1, 2, 3, 4
is the behavior that is expected.
The specs ask to
Wait until any invocations of this algorithm that had the same global and orderingIdentifier, that started before this one, and whose milliseconds is equal to or less than this one's, have completed.
So any call to setTimeout
that were both made before, and had their milliseconds set to a lower value should be called first.
Firefox, Safari, and the current stable channel of Chrome all do this.
So when the event loop gains control again, it sees that all the timers are ready to be called, and it queues tasks for each, in this scheduled called order:
"1": scheduled-time = t=0 + 0 = 0
"2": scheduled-time = t=0 + 100 = 100
"3": scheduled-time = t=200 + 0 = 300
"4": scheduled-time = t=400 + 0 = 400
But, what Chrome apparently used to do and still does in its other branches is that they only do look at the milliseconds param to do the ordering and ignore the first "that started before this one" condition.
So in there we've got,
"1": milliseconds = 0
"3": milliseconds = 0
"4": milliseconds = 0
"2": milliseconds = 100
Below is a rewrite of this logic:
// We use a MessageChannel to hook on each iteration of the event loop
function postTask(cb) {
const channel = postTask.channel ??= new MessageChannel();
const { port1, port2 } = channel;
port1.addEventListener("message", (evt) => { cb() }, { once: true });
port1.start();
port2.postMessage("");
}
const timers = new Set();
let ended = false; // So we can stop our loop after some time
function timeoutChecker() {
const now = performance.now();
const toCall = Array.from(timers)
.filter(({ startTime, millis }) => startTime + millis <= now)
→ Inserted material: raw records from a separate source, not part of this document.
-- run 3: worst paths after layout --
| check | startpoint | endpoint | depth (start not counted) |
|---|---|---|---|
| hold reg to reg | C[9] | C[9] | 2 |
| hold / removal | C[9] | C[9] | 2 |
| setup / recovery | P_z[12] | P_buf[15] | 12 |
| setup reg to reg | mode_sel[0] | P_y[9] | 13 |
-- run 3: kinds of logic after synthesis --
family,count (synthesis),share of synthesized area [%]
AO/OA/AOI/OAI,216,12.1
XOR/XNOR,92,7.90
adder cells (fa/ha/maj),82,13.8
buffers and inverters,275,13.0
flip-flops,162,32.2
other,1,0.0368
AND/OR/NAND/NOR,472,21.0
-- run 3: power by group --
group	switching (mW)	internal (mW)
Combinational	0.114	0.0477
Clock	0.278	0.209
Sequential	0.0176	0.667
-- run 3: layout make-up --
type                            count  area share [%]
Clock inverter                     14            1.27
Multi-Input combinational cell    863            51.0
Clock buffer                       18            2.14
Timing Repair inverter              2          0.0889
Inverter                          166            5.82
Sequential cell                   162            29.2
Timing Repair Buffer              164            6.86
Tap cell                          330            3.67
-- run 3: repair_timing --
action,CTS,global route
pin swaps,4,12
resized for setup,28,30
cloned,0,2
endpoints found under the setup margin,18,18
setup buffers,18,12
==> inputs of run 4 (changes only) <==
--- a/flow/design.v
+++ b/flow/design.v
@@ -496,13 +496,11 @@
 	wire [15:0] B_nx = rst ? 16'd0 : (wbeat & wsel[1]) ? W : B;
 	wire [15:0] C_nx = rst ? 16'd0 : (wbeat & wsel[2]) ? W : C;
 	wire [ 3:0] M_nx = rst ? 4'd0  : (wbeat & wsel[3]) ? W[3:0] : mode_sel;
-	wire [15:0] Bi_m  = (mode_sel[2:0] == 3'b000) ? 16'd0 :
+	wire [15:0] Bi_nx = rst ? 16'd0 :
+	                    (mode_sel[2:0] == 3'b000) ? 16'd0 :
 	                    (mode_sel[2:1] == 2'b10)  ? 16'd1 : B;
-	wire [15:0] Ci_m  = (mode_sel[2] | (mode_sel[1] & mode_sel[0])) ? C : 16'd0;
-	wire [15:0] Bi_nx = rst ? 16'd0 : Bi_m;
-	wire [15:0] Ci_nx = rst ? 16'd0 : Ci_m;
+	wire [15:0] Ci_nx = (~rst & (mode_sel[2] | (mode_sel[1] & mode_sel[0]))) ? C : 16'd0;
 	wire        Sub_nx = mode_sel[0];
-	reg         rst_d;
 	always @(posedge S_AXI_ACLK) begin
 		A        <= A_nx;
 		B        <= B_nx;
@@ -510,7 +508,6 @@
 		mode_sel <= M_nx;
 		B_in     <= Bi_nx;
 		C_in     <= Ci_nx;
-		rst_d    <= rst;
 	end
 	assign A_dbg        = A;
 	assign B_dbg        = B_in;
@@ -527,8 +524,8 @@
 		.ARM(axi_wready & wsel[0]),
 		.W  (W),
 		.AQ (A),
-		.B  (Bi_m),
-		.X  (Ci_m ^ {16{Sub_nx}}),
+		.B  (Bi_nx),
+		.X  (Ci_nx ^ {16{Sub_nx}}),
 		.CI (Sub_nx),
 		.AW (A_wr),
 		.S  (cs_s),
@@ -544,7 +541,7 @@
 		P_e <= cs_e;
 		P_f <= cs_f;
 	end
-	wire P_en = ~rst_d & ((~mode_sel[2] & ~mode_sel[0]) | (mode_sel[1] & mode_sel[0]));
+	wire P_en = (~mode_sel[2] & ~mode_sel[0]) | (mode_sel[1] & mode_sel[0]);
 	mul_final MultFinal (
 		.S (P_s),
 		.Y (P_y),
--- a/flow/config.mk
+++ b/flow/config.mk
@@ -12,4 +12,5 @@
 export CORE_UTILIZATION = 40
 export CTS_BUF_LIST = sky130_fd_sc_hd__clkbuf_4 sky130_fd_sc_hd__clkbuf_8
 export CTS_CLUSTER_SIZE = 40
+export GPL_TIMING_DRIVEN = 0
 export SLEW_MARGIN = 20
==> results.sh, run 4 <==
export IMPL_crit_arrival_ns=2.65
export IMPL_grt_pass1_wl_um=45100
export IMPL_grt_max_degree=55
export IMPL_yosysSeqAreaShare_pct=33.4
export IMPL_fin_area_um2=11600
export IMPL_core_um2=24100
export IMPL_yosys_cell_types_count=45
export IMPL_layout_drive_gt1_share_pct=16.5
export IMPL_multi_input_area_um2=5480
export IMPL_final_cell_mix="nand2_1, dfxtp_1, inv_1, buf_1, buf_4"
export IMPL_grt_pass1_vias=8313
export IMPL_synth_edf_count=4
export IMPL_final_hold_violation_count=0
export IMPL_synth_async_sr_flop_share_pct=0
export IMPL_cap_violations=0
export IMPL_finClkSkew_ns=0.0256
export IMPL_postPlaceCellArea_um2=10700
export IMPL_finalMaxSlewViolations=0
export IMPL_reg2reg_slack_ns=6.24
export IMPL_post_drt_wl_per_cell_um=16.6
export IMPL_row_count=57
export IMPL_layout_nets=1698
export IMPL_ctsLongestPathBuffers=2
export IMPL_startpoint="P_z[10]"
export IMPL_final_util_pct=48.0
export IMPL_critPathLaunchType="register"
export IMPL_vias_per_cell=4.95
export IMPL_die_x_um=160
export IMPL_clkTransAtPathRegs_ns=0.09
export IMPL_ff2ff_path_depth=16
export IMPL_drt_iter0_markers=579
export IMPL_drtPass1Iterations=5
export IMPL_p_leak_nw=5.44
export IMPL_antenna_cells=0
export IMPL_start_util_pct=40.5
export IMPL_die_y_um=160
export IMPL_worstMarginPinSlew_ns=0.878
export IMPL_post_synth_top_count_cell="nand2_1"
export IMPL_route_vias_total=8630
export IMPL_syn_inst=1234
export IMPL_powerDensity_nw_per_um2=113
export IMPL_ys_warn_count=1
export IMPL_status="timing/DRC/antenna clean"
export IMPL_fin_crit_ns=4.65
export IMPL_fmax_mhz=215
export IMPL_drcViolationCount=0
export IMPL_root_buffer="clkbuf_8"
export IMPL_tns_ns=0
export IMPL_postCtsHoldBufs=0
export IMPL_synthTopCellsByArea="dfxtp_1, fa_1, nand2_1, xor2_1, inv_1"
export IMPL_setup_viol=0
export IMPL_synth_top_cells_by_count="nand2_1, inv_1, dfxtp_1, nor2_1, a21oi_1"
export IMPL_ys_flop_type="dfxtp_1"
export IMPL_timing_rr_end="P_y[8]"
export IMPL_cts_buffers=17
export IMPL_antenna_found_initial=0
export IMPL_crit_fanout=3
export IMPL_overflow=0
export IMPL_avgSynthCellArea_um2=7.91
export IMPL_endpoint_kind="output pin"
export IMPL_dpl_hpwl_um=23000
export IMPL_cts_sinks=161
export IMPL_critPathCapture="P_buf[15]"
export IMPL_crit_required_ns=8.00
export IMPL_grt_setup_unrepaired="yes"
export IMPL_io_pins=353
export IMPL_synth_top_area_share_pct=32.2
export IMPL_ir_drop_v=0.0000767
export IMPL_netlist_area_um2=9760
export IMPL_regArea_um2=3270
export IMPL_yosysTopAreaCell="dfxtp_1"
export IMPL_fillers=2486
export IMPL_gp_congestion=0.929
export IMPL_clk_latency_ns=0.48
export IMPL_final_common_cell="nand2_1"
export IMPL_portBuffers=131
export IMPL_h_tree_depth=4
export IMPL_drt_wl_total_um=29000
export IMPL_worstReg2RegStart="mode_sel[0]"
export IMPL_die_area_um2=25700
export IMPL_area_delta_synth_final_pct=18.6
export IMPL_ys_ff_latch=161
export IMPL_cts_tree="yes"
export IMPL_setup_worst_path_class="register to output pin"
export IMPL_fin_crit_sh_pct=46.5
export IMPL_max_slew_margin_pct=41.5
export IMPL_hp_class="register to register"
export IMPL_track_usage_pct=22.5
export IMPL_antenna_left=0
Context: an optimization exercise on an open-source flow, tuned for small area and a short achievable clock period. The choices shown serve that exercise and are no tape-out recipe. Only simulation tests tie the RTL to the original design; equivalence was not proved. Power is estimated from default activity; no workload was simulated.

==> flow/flow/run.sh <==
#!/bin/bash
set -euo pipefail
bash standard.sh BUFFER_PORTS_ARGS="-buffer_cell sky130_fd_sc_hd__buf_1" SETUP_SLACK_MARGIN=7 TNS_END_PERCENT=0 SETUP_MOVE_SEQUENCE=sizeup,swap finish > standard.log 2>&1
==> flow/config.mk <==
export PLATFORM = sky130hd
export DESIGN_NAME = sigmoid
export DESIGN_NICKNAME = sigmoid
export VERILOG_FILES = /design/flow/design.v
export SDC_FILE = /design/flow/constraint.sdc
export NUM_CORES = 4
export LEC_CHECK = 0
export ABC_AREA = 1
export CAP_MARGIN = 20
export CORE_MARGIN = 2
export CORE_UTILIZATION = 60
export CTS_BUF_LIST = sky130_fd_sc_hd__clkbuf_4
export SLEW_MARGIN = 60
export SYNTH_HIERARCHICAL = 1
==> flow/design.v <==
module sigmoid_fa(input wire a, input wire b, input wire c, output wire s, output wire co);
	assign s  = a ^ b ^ c;
	assign co = (a & b) | (a & c) | (b & c);
endmodule
module sigmoid_ha(input wire a, input wire b, output wire s, output wire co);
	assign s  = a ^ b;
	assign co = a & b;
endmodule
module sigmoid_xor(input wire a, input wire b, output wire y);
	assign y = a ^ b;
endmodule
.sort((a, b) => a.millis - b.millis);
while(toCall.length) {
const timer = toCall.shift();
timers.delete(timer);
timer.callback();
}
if (!ended) {
postTask(timeoutChecker);
}
}
function myTimeout(callback, millis) {
const startTime = performance.now();
timers.add({ startTime, millis, callback });
}
// Begin our loop
postTask(timeoutChecker);
// OP's code
function run() {
myTimeout(() => console.log("1"), 0);
myTimeout(() => console.log("2"), 100);
let start = Date.now();
while (Date.now() - start < 200) {
// do nothing
}
myTimeout(() => {
console.log("3");
}, 0);
start = Date.now();
while (Date.now() - start < 200) {
// do nothing
}
myTimeout(() => {
console.log("4");
}, 0);
}
run();
// all should be done after 1s
setTimeout(() => ended = true, 1000);
As for why you sometimes may see "2"
before "4"
in Chrome and node.js, it's because they do clamp 0ms timeout to 1ms (thought they're working on removing this in Chrome). So when the event loop gains control at t=400
, this log("4") timeout may not have met the timer condition yet.
Finally about Chrome's branch thing, I must admit I'm not sure at all what happens there. Running a bisect (against Canary branch) I couldn't find a single revision where the current stable branch behavior happens, so this must be a branch settings thing.